YOUR TASK. Go to the line below containing "clkbuf_2 | -18 |" and print exactly from there through the line containing "after global placement |", both included. Print nothing else.

Stored data.
%%
`config.mk`:
```
export PLATFORM = sky130hd
export DESIGN_NAME = ps2_key_decoder
export DESIGN_NICKNAME = d
export VERILOG_FILES = /design/src/rtl/ps2_key_decoder_pkg.sv /design/src/rtl/ps2_key_decoder_rx.sv /design/src/rtl/ps2_key_decoder.sv
export SDC_FILE = /design/constraint.sdc
export NUM_CORES = 1
export LEC_CHECK = 0
export BUFFER_PORTS_ARGS = -buffer_cell sky130_fd_sc_hd__clkbuf_2
export CAP_MARGIN = 20
export CORE_MARGIN = 5
export CORE_UTILIZATION = 50
export CTS_BUF_LIST = sky130_fd_sc_hd__clkbuf_16
export DETAILED_ROUTE_END_ITERATION = 16
export HOLD_SLACK_MARGIN = 0.03
export PLACE_DENSITY = 0.78
export SLEW_MARGIN = 20
export SYNTH_ARGS = -nofsm -noshare
export SYNTH_HDL_FRONTEND = slang
export SYNTH_HIERARCHICAL = 1
export SYNTH_SLANG_ARGS = --single-unit
```
`constraint.sdc`:
```
create_clock -name CLOCK_50 -period 2.6 [get_ports CLOCK_50]
set_input_delay 0.26 -clock CLOCK_50 [delete_from_list [all_inputs] [get_ports CLOCK_50]]
set_output_delay 0.26 -clock CLOCK_50 [all_outputs]
set_load 0.01 [all_outputs]
```
`src/rtl/ps2_key_decoder_pkg.sv`:
```
// Shared constants for the PS/2 key decoder: scan codes, player key codes and the scan-code map.
package ps2_key_decoder_pkg;

    localparam int SC_W = 8;

    localparam logic [4:0] IDLE_CODE_DEF = 5'd31;

    localparam logic [SC_W-1:0] SC_EXT     = 8'hE0;
    localparam logic [SC_W-1:0] SC_BRK     = 8'hF0;
    localparam logic [SC_W-1:0] SC_P1_UP   = 8'h1D;
    localparam logic [SC_W-1:0] SC_P1_DOWN = 8'h1B;
    localparam logic [SC_W-1:0] SC_P1_LEFT = 8'h1C;
    localparam logic [SC_W-1:0] SC_P1_RGHT = 8'h23;
    localparam logic [SC_W-1:0] SC_ARR_UP  = 8'h75;
    localparam logic [SC_W-1:0] SC_ARR_DN  = 8'h72;
    localparam logic [SC_W-1:0] SC_ARR_LF  = 8'h6B;
    localparam logic [SC_W-1:0] SC_ARR_RT  = 8'h74;
    localparam logic [SC_W-1:0] SC_P3_UP   = 8'h43;
    localparam logic [SC_W-1:0] SC_P3_DOWN = 8'h42;
    localparam logic [SC_W-1:0] SC_P3_LEFT = 8'h3B;
    localparam logic [SC_W-1:0] SC_P3_RGHT = 8'h4B;
    localparam logic [SC_W-1:0] SC_KP_DOWN = 8'h73;
    localparam logic [SC_W-1:0] SC_SPACE   = 8'h29;

    localparam logic [4:0] KC_P1_UP   = 5'd0;
    localparam logic [4:0] KC_P1_DOWN = 5'd1;
    localparam logic [4:0] KC_P1_LEFT = 5'd2;
    localparam logic [4:0] KC_P1_RGHT = 5'd3;
    localparam logic [4:0] KC_P2_UP   = 5'd4;
    localparam logic [4:0] KC_P2_DOWN = 5'd5;
    localparam logic [4:0] KC_P2_LEFT = 5'd6;
    localparam logic [4:0] KC_P2_RGHT = 5'd7;
    localparam logic [4:0] KC_P3_UP   = 5'd8;
    localparam logic [4:0] KC_P3_DOWN = 5'd9;
    localparam logic [4:0] KC_P3_LEFT = 5'd10;
    localparam logic [4:0] KC_P3_RGHT = 5'd11;
    localparam logic [4:0] KC_P4_UP   = 5'd12;
    localparam logic [4:0] KC_P4_DOWN = 5'd13;
    localparam logic [4:0] KC_P4_LEFT = 5'd14;
    localparam logic [4:0] KC_P4_RGHT = 5'd15;
    localparam logic [4:0] KC_RESET   = 5'd16;

    typedef enum logic [1:0] {RX_IDLE, RX_SHIFT, RX_CHECK} rxState_t;

    typedef struct packed {
        logic       hit;
        logic [4:0] code;
    } keyMap_t;

    // Player 2 (arrows) and player 4 (keypad) share the same low byte; only the E0 prefix separates them.
    function automatic keyMap_t mapScanCode(input logic ext, input logic [SC_W-1:0] sc);
        keyMap_t m;
        m.hit  = 1'b1;
        m.code = IDLE_CODE_DEF;
        if (ext) begin
            case (sc)
                SC_ARR_UP: m.code = KC_P2_UP;
                SC_ARR_DN: m.code = KC_P2_DOWN;
                SC_ARR_LF: m.code = KC_P2_LEFT;
                SC_ARR_RT: m.code = KC_P2_RGHT;
                default:   m.hit  = 1'b0;
            endcase
        end else begin
            case (sc)
                SC_P1_UP:   m.code = KC_P1_UP;
                SC_P1_DOWN: m.code = KC_P1_DOWN;
                SC_P1_LEFT: m.code = KC_P1_LEFT;
                SC_P1_RGHT: m.code = KC_P1_RGHT;
                SC_P3_UP:   m.code = KC_P3_UP;
                SC_P3_DOWN: m.code = KC_P3_DOWN;
                SC_P3_LEFT: m.code = KC_P3_LEFT;
                SC_P3_RGHT: m.code = KC_P3_RGHT;
                SC_ARR_UP:  m.code = KC_P4_UP;
                SC_KP_DOWN: m.code = KC_P4_DOWN;
                SC_ARR_LF:  m.code = KC_P4_LEFT;
                SC_ARR_RT:  m.code = KC_P4_RGHT;
                SC_SPACE:   m.code = KC_RESET;
                default:    m.hit  = 1'b0;
            endcase
        end
        return m;
    endfunction

endpackage

```
`src/rtl/ps2_key_decoder_rx.sv`:
```
// PS/2 frame receiver: pin synchronisers, falling-edge detect, frame FSM with inter-edge timeout.
module ps2_key_decoder_rx
    import ps2_key_decoder_pkg::*;
#(
    parameter int TIMEOUT_CYCLES = 10000
) (
    input  logic            clock_i,
    input  logic            reset_i,
    input  logic            ps2Clk_i,
    input  logic            ps2Dat_i,
    output logic [SC_W-1:0] byte_o,
    output logic            byteOk_o,
    output logic            byteErr_o
);

    localparam int CNT_W = $clog2(TIMEOUT_CYCLES + 1);

    logic [1:0]      clkSync_q;
    logic [1:0]      datSync_q;
    logic            clkPrev_q;
    rxState_t        state_q;
    logic [3:0]      bitCnt_q;
    logic [8:0]      shift_q;
    logic [CNT_W-1:0] timer_q;
    logic [SC_W-1:0] byte_q;
    logic            ok_q;
    logic            err_q;

    logic fall;
    logic datBit;

    assign fall      = clkPrev_q & ~clkSync_q[1];
    assign datBit    = datSync_q[1];
    assign byte_o    = byte_q;
    assign byteOk_o  = ok_q;
    assign byteErr_o = err_q;

    // Lines idle high, so synchronisers reset to 1 to avoid a phantom edge after reset.
    always_ff @(posedge clock_i or posedge reset_i) begin
        if (reset_i) begin
            clkSync_q <= 2'b11;
            datSync_q <= 2'b11;
            clkPrev_q <= 1'b1;
        end else begin
            clkSync_q <= {clkSync_q[0], ps2Clk_i};
            datSync_q <= {datSync_q[0], ps2Dat_i};
            clkPrev_q <= clkSync_q[1];
        end
    end

    always_ff @(posedge clock_i or posedge reset_i) begin
        if (reset_i) begin
            state_q  <= RX_IDLE;
            bitCnt_q <= '0;
            shift_q  <= '0;
            timer_q  <= '0;
            byte_q   <= '0;
            ok_q     <= 1'b0;
            err_q    <= 1'b0;
        end else begin
            ok_q  <= 1'b0;
            err_q <= 1'b0;
            case (state_q)
                RX_IDLE: begin
                    timer_q <= '0;
                    if (fall && !datBit) begin
                        state_q  <= RX_SHIFT;
                        bitCnt_q <= '0;
                    end
                end
                RX_SHIFT: begin
                    if (fall) begin
                        timer_q <= '0;
                        if (bitCnt_q == 4'd9) begin
                            // Validity is decided on the stop edge so ok/err are registered for the CHECK cycle.
                            state_q <= RX_CHECK;
                            if ((^shift_q) && datBit) begin
                                ok_q   <= 1'b1;
                                byte_q <= shift_q[7:0];
                            end else begin
                                err_q <= 1'b1;
                            end
                        end else begin
                            shift_q  <= {datBit, shift_q[8:1]};
                            bitCnt_q <= bitCnt_q + 4'd1;
                        end
                    end else if (timer_q == CNT_W'(TIMEOUT_CYCLES)) begin
                        state_q <= RX_IDLE;
                        err_q   <= 1'b1;
                    end else begin
                        timer_q <= timer_q + CNT_W'(1);
                    end
                end
                RX_CHECK: state_q <= RX_IDLE;
                default:  state_q <= RX_IDLE;
            endcase
        end
    end

endmodule

```
`src/rtl/ps2_key_decoder.sv`:
```
// PS/2 keyboard to player key code: E0/F0 prefix tracking, scan-code map and held-key register.
module ps2_key_decoder
    import ps2_key_decoder_pkg::*;
#(
    parameter int         TIMEOUT_CYCLES = 10000,
    parameter logic [4:0] IDLE_CODE      = IDLE_CODE_DEF
) (
    input  logic            CLOCK_50,
    input  logic            reset,
    input  logic            PS2_CLK,
    input  logic            PS2_DAT,
    output logic [4:0]      KEY_PRESSED,
    output logic            key_valid,
    output logic            frame_error,
    output logic [SC_W-1:0] scan_code
);

    logic [SC_W-1:0] rxByte;
    logic            rxOk;
    logic            rxErr;
    keyMap_t         lookup;

    logic [4:0]      key_q;
    logic            valid_q;
    logic            ferr_q;
    logic [SC_W-1:0] scan_q;
    logic            ext_q;
    logic            brk_q;

    ps2_key_decoder_rx #(
        .TIMEOUT_CYCLES(TIMEOUT_CYCLES)
    ) u_rx (
        .clock_i  (CLOCK_50),
        .reset_i  (reset),
        .ps2Clk_i (PS2_CLK),
        .ps2Dat_i (PS2_DAT),
        .byte_o   (rxByte),
        .byteOk_o (rxOk),
        .byteErr_o(rxErr)
    );

    always_comb begin
        lookup = mapScanCode(ext_q, rxByte);
    end

    assign KEY_PRESSED = key_q;
    assign key_valid   = valid_q;
    assign frame_error = ferr_q;
    assign scan_code   = scan_q;

    always_ff @(posedge CLOCK_50 or posedge reset) begin
        if (reset) begin
            key_q   <= IDLE_CODE;
            valid_q <= 1'b0;
            ferr_q  <= 1'b0;
            scan_q  <= '0;
            ext_q   <= 1'b0;
            brk_q   <= 1'b0;
        end else begin
            valid_q <= 1'b0;
            ferr_q  <= 1'b0;
            if (rxErr) begin
                ferr_q <= 1'b1;
                ext_q  <= 1'b0;
                brk_q  <= 1'b0;
            end else if (rxOk) begin
                scan_q <= rxByte;
                if (rxByte == SC_EXT) begin
                    ext_q <= 1'b1;
                end else if (rxByte == SC_BRK) begin
                    brk_q <= 1'b1;
                end else begin
                    ext_q <= 1'b0;
                    brk_q <= 1'b0;
                    // Only the held key's own break releases it; a make always re-announces itself.
                    if (lookup.hit) begin
                        if (!brk_q) begin
                            key_q   <= lookup.code;
                            valid_q <= 1'b1;
                        end else if (lookup.code == key_q) begin
                            key_q <= IDLE_CODE;
                        end
                    end
                end
            end
        end
    end

endmodule
```
==> results of run 1 <==
==> metrics by stage <==
| step | hold slack [ns] | util [%] | cells |
|---|---|---|---|
| floorplan | 0.182 | - | 342 |
| finish | 0.352 | 58.6 | 473 |
| global route | 0.356 | 58.6 | 473 |
| detailed placement | 0.347 | 53.5 | 454 |
| global placement | 0.346 | 53.5 | 454 |
| CTS | 0.354 | 58.5 | 473 |
==> cell type report <==
cell class	instances	area [um^2]	share of cell area (%)
clock inverter	7	97.6	2.33
tap	99	124	2.96
inverter	20	75.1	1.79
sequential	61	1540	36.8
timing repair buffer	30	188	4.49
clock buffer	9	225	5.38
multi-input combinational	247	1930	46.2
==> metal layers <==
metal | part of all wire [%] | GRT usage (%) | up-vias
li1 | - | - | 1338
met1 | 46 | 24.9 | 1384
met2 | 49 | 30.3 | 68
met3 | 4.2 | 4.03 | 9
met4 | 1.2 | 6.97 | 0
met5 | 0 | 0 | -
==> cells in the final DEF (no fill, tap or decap), types with 5 or more instances in the layout <==
| cell | n |
|---|---|
| dfstp_2 | 10 |
| clkbuf_16 | 9 |
| o21ai_0 | 13 |
| inv_1 | 19 |
| a21oi_1 | 10 |
| nor2_1 | 7 |
| clkbuf_2 | 18 |
| nand4_1 | 8 |
| mux2_2 | 25 |
| nor3b_1 | 5 |
| and3_1 | 5 |
| nand3_1 | 14 |
| nand2b_1 | 7 |
| dfrtp_1 | 50 |
| a22o_1 | 6 |
| buf_4 | 9 |
| nand2_1 | 31 |
| mux2i_1 | 8 |
==> timing repair <==
item	in CTS	in global routing
endpoints found under the hold margin	12	0
resized for setup	0	2
hold buffers	3	0
endpoints found under the setup margin	0	5
==> flip-flops by register name, indices dropped and copies added, names as in the netlist, 2 cells and up <==
| signal | count |
|---|---|
| u_rx/timer_q | 14 |
| u_rx/bitCnt_q | 4 |
| u_rx/state_q | 2 |
| u_rx/clkSync_q | 2 |
| u_rx/shift_q | 9 |
| u_rx/byte_o | 8 |
| u_rx/datSync_q | 2 |
| scan_code | 8 |
| KEY_PRESSED | 5 |
==> worst min-delay path by stage <==
stage	from	to	slack [ns]	depth (start not counted)
final	u_rx/clkSync_q[0]	u_rx/clkSync_q[1]	0.35	0
after global routing	u_rx/clkSync_q[0]	u_rx/clkSync_q[1]	0.36	0
after CTS	u_rx/clkSync_q[0]	u_rx/clkSync_q[1]	0.35	0
after detailed placement	u_rx/datSync_q[0]	u_rx/datSync_q[1]	0.35	0
after global placement	u_rx/datSync_q[0]	u_rx/datSync_q[1]	0.35	0
after floorplan	reset	brk_q	0.18	1
==> cell families (layout without fill, tap and decap cells) <==
group | after synthesis | count (layout) | share of synthesized area (%)
multiplexers | 34 | 34 | 10.4
buffers and inverters | 34 | 66 | 4.29
AND/OR/NAND/NOR | 130 | 130 | 22.8
AO/OA/AOI/OAI | 68 | 68 | 14.8
flip-flops | 61 | 61 | 42.5
adder cells (fa/ha/maj) | 4 | 4 | 1.38
XOR/XNOR | 11 | 11 | 3.84
==> power breakdown <==
group	switching, mW	internal, mW	total [mW]
registers	0.135	1.05	1.19
clock network	0.430	0.841	1.27
logic	0.252	0.322	0.574
total	0.816	2.22	3.03
==> worst max-delay path, delay by kind of cell (launching register included) <==
| kind | cells | cell delay [ns] |
|---|---|---|
| compound gates | 3 | 0.82 |
| simple gates | 4 | 1.06 |
| flops | 1 | 0.53 |
==> metrics, run 1 <==
result of the run complete, no violations; main flop type after synthesis dfrtp_1; total power 3.03 mW; crit path launch u_rx/byte_o[4]; core area 7140 um^2; Routed WL 7.64 mm; endpoints failing setup 0; HP Class reg -> reg; clk slew on worst S/H paths 0.06 ns; Post-synth top cells dfrtp_1 (51), nand2_1 (31), mux2_2 (25); setup TNS 0 ns; Fillers 620; Synth Register Bits 61; # port buffers 18; number of synthesized flops with an enable pin 0; Area Overhead vs Synth 15.6%; Die Wd 95.1 um; Chip Height 95.1 um; most common cell in the synthesized netlist dfrtp_1; Worst-Skew Late Latency 0.33 ns; worst vdd ir 0.397 mV; worst reg2reg path depth 7; leading area contributor after synthesis dfrtp_1; initial DRC count 126; Worst EP arrival 2.74 ns; first-pass GRT wire length 13.5 mm; htree depth 3; clock sinks 61; cts bufs inserted 9; drt via density 5.92; FF-to-FF setup slack 0.11 ns; Max clock buf depth 2; R2R Path Start u_rx/byte_o[4]; reg2reg end KEY_PRESSED[0]; sequential area share after synthesis 42.5%; CP peak stage delay 0.53 ns; Yosys top cell area share 35.3%; Starting Density 50.7%; setup ws final 0.108 ns; CP Class reg -> reg; worst-margin pin slew 0.866 ns; GPL Wtd Cong 0.944; Pre-antenna DRT Iters 4; CTS tree built; pin count of the biggest net entering global routing 25; PwrDens 725 nW/um^2; RSZ-0062 raised after global routing no; vias in the first global route 2851; final period utilization 95.8%; clk root buf clkbuf_16; Async SR Flop Fraction 100%; crit path time final 2.49 ns; # diodes 0; GRT Residual Overflow 0; WL per Instance 16.2 um; Post-CTS Setup Bufs 0; final instance area 4180 um^2; Total GRT Usage 18.8%; CP Capture Type flop; WP data required 2.85 ns; initial antenna violation count 0; LEAKAGE 1.85 nW; slowest stage cell on the critical path dfrtp_1; Worst Path Max Fanout 16; Final ANT Viol Nets 0; Ports 19; Max Cap Viol 0; die area 9040 um^2; DPL Wire Length 5.32 mm; pre-CTS setup slack 0.109 ns; crit path cell chain or3b_1 > a2111o_1 > nand2_4 > nor3_2 > nor4b_2 > o2111ai_4 > o211ai_2; area of the mapped netlist 3620 um^2; Syn Area/Cell 10.6 um^2; Yosys cell types 75; Rows 31; top post-synthesis cells by area dfrtp_1 (35%), mux2_2 (7.8%), dfstp_2 (7.3%); synthesized instance count 342; slew margin rel. 41.9%; share of layout cells above drive strength 1 27.3%; Placed Instance Area 3820 um^2; Synth warnings 6; Highest Clock Rate 401 MHz; crit path to KEY_PRESSED[0]; Net Count, Synth 350; DRC violations left 0; Max Transition Viols Final 0; final net count 377; Via Count 2799; final hold viol count 0; crit path launch type flop; Layout Skew 0.0125 ns
No activity file was read; power rests on OpenSTA's default activity.
==> inputs of run 2 (changes only) <==
--- a/config.mk
+++ b/config.mk
@@ -5,7 +5,7 @@
 export SDC_FILE = /design/constraint.sdc
 export NUM_CORES = 1
 export LEC_CHECK = 0
-export BUFFER_PORTS_ARGS = -buffer_cell sky130_fd_sc_hd__clkbuf_2
+export BUFFER_PORTS_ARGS = -buffer_cell sky130_fd_sc_hd__buf_2
 export CAP_MARGIN = 20
 export CORE_MARGIN = 5
 export CORE_UTILIZATION = 50
==> run 2 against run 1 <==
- final cell count fell by 0.21%
- count of clock-buffer cells in the layout did not move
- die area did not move
==> metrics, run 2 (same netlist as run 1, synthesis figures left out) <==
Fillers 633 (+2.1%); PwrDens 684 nW/um^2 (-5.7%); LEAKAGE 1.83 nW (-0.63%); DRC violations left 0 (unchanged); endpoints failing setup 0 (unchanged); Highest Clock Rate 417 MHz (+4.0%); Final ANT Viol Nets 0 (unchanged); GPL Wtd Cong 0.909 (-3.7%); result of the run complete, no violations; pin count of the biggest net entering global routing 29 (+16%); clk slew on worst S/H paths 0.06 ns (about the same); Pre-antenna DRT Iters 4 (unchanged); crit path time final 2.40 ns (-0.0949 ns); total power 2.82 mW (-7.0%); Max Cap Viol 0 (unchanged); Layout Skew 0.00685 ns (-0.00567 ns); HP Class in -> async; htree depth 3 (unchanged); Ports 19 (unchanged); clk root buf clkbuf_16; commonest non-fill, non-tap cell in the layout dfrtp_1; most frequent cells in the layout dfrtp_1 (48), nand2_1 (31), mux2_2 (25); initial antenna violation count 0 (unchanged); final net count 376 (-0.27%); Starting Density 50.7% (unchanged); WL per Instance 15.9 um (-1.8%); first-pass GRT wire length 12.5 mm (-7.2%); RSZ-0062 raised after global routing no; slew margin rel. 52.8% (+11 points); # port buffers 18 (unchanged); Chip Height 95.1 um (unchanged); worst vdd ir 0.483 mV (+22%); drt via density 5.80 (-1.9%); CP Capture Type flop; final period utilization 92.2% (-3.6 points); max FFs per register 14 (unchanged); largest registers u_rx/timer_q: 14 flops, u_rx/shift_q: 9 flops; vias in the first global route 2561 (-10%); WP data required 2.84 ns (about the same); final hold viol count 0 (unchanged); # diodes 0 (unchanged); Rows 31 (unchanged); WHS 0.000855 ns (-0.351 ns); core area 7140 um^2 (unchanged); Largest Register u_rx/timer_q; crit path launch type flop; Via Count 2739 (-2.1%); setup TNS 0 ns (unchanged); Area Overhead vs Synth 14.0%; initial DRC count 111 (-12%); clock sinks 61 (unchanged); CTS tree built; cts bufs inserted 9 (unchanged); Die Wd 95.1 um (unchanged); Routed WL 7.49 mm (-2.0%); Max clock buf depth 2 (unchanged); Worst EP arrival 2.64 ns (-0.10 ns); share of layout cells above drive strength 1 28.4% (+1.1 points); Post-CTS Setup Bufs 0 (unchanged); die area 9040 um^2 (unchanged); worst-margin pin slew 0.708 ns (-0.159 ns); CP Class reg -> reg; Worst Path Max Fanout 18 (+2); Worst-Skew Late Latency 0.32 ns (about the same); Max Transition Viols Final 0 (unchanged); DPL Wire Length 5.27 mm (-1.1%); Total GRT Usage 17.9% (-0.84 points); GRT Residual Overflow 0 (unchanged)
## run 2: changes by cell type in the layout (fill, tap and decap cells not counted)
| cell | change |
|---|---|
| clkinv_4 | -1 |
| buf_2 | +18 |
| nor3b_2 | +1 |
| dlygate4sd3_1 | -1 |
| inv_6 | -1 |
| clkbuf_2 | -18 |
| clkinv_2 | +3 |
| clkinvlp_4 | +1 |
| dfrtp_2 | +2 |
| inv_2 | +1 |
| clkinv_1 | -1 |
| dfrtp_1 | -2 |
| bufinv_16 | -2 |
| nor3b_1 | -1 |
## run 2: area by class of cell
class / count / area [um^2] / share of cell area [%]
Multi-Input combinational cell: 247 / 1940 / 47.0
Sequential cell: 61 / 1540 / 37.4
Clock buffer: 9 / 225 / 5.46
Timing Repair Buffer: 29 / 178 / 4.31
Tap cell: 99 / 124 / 3.00
Inverter: 20 / 75.1 / 1.82
Clock inverter: 7 / 42.5 / 1.03
## run 2: critical path, stage by stage, from the launching register on
cell and delay (ns):
dfrtp_2 0.50, or3b_1 0.38, a2111o_1 0.49, nand2_4 0.13, o311ai_2 0.15, nor4_2 0.36
o2111ai_4 0.18, o211ai_2 0.12
## run 2: routing by layer
| metal | part of all wire [%] | GRT usage, % | vias to the layer above |
|---|---|---|---|
| li1 | - | - | 1331 |
| met1 | 46 | 23.5 | 1334 |
| met2 | 48 | 28.5 | 63 |
| met3 | 4.6 | 4.66 | 11 |
| met4 | 1.5 | 6.97 | 0 |
| met5 | 0 | 0 | - |
## run 2: worst paths after layout
check / startpoint / to / slack [ns] / cells past startpoint
max: u_rx/byte_o[5] / KEY_PRESSED[0] / 0.20 / 7
min: reset / u_rx/timer_q[11] / 0.0009 / 2
max reg2reg: u_rx/byte_o[5] / KEY_PRESSED[0] / 0.20 / 7
min reg2reg: u_rx/clkSync_q[0] / u_rx/clkSync_q[1] / 0.35 / 0
max in group asynchronous: reset / u_rx/datSync_q[1] / 1.90 / 3
min in group CLOCK_50: u_rx/clkSync_q[0] / u_rx/clkSync_q[1] / 0.35 / 0
## run 2: repair_timing
item                       4_1_cts  5_1_grt
setup endpoints to repair        0        5
resized for setup                0        5
hold endpoints to repair         2        0
hold buffers                     2        0
## run 2: power by group
group	internal [mW]	total [mW]	switching [mW]	leakage, nW
clock	0.636	1.05	0.419	0.127
combinational	0.321	0.578	0.257	0.916
sequential	1.05	1.19	0.134	0.791
total	2.01	2.82	0.810	1.83
## run 2: metrics by stage
stage | std cells | instance area [um^2] | util [%] | setup WS, ns
final | 472 | 4130 | 57.8 | 0.203
after global routing | 472 | 4130 | 57.8 | 0.00737
after CTS | 472 | 4110 | 57.6 | 0.0728
after detailed placement | 454 | 3820 | 53.5 | 0.0941
after global placement | 454 | 3820 | 53.5 | 0.200
after floorplan | 342 | 3620 | - | 0.399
%%
ANSWER TO THE EXERCISE.
| clkbuf_2 | -18 |
| clkinv_2 | +3 |
| clkinvlp_4 | +1 |
| dfrtp_2 | +2 |
| inv_2 | +1 |
| clkinv_1 | -1 |
| dfrtp_1 | -2 |
| bufinv_16 | -2 |
| nor3b_1 | -1 |
## run 2: area by class of cell
class / count / area [um^2] / share of cell area [%]
Multi-Input combinational cell: 247 / 1940 / 47.0
Sequential cell: 61 / 1540 / 37.4
Clock buffer: 9 / 225 / 5.46
Timing Repair Buffer: 29 / 178 / 4.31
Tap cell: 99 / 124 / 3.00
Inverter: 20 / 75.1 / 1.82
Clock inverter: 7 / 42.5 / 1.03
## run 2: critical path, stage by stage, from the launching register on
cell and delay (ns):
dfrtp_2 0.50, or3b_1 0.38, a2111o_1 0.49, nand2_4 0.13, o311ai_2 0.15, nor4_2 0.36
o2111ai_4 0.18, o211ai_2 0.12
## run 2: routing by layer
| metal | part of all wire [%] | GRT usage, % | vias to the layer above |
|---|---|---|---|
| li1 | - | - | 1331 |
| met1 | 46 | 23.5 | 1334 |
| met2 | 48 | 28.5 | 63 |
| met3 | 4.6 | 4.66 | 11 |
| met4 | 1.5 | 6.97 | 0 |
| met5 | 0 | 0 | - |
## run 2: worst paths after layout
check / startpoint / to / slack [ns] / cells past startpoint
max: u_rx/byte_o[5] / KEY_PRESSED[0] / 0.20 / 7
min: reset / u_rx/timer_q[11] / 0.0009 / 2
max reg2reg: u_rx/byte_o[5] / KEY_PRESSED[0] / 0.20 / 7
min reg2reg: u_rx/clkSync_q[0] / u_rx/clkSync_q[1] / 0.35 / 0
max in group asynchronous: reset / u_rx/datSync_q[1] / 1.90 / 3
min in group CLOCK_50: u_rx/clkSync_q[0] / u_rx/clkSync_q[1] / 0.35 / 0
## run 2: repair_timing
item                       4_1_cts  5_1_grt
setup endpoints to repair        0        5
resized for setup                0        5
hold endpoints to repair         2        0
hold buffers                     2        0
## run 2: power by group
group	internal [mW]	total [mW]	switching [mW]	leakage, nW
clock	0.636	1.05	0.419	0.127
combinational	0.321	0.578	0.257	0.916
sequential	1.05	1.19	0.134	0.791
total	2.01	2.82	0.810	1.83
## run 2: metrics by stage
stage | std cells | instance area [um^2] | util [%] | setup WS, ns
final | 472 | 4130 | 57.8 | 0.203
after global routing | 472 | 4130 | 57.8 | 0.00737
after CTS | 472 | 4110 | 57.6 | 0.0728
after detailed placement | 454 | 3820 | 53.5 | 0.0941
after global placement | 454 | 3820 | 53.5 | 0.200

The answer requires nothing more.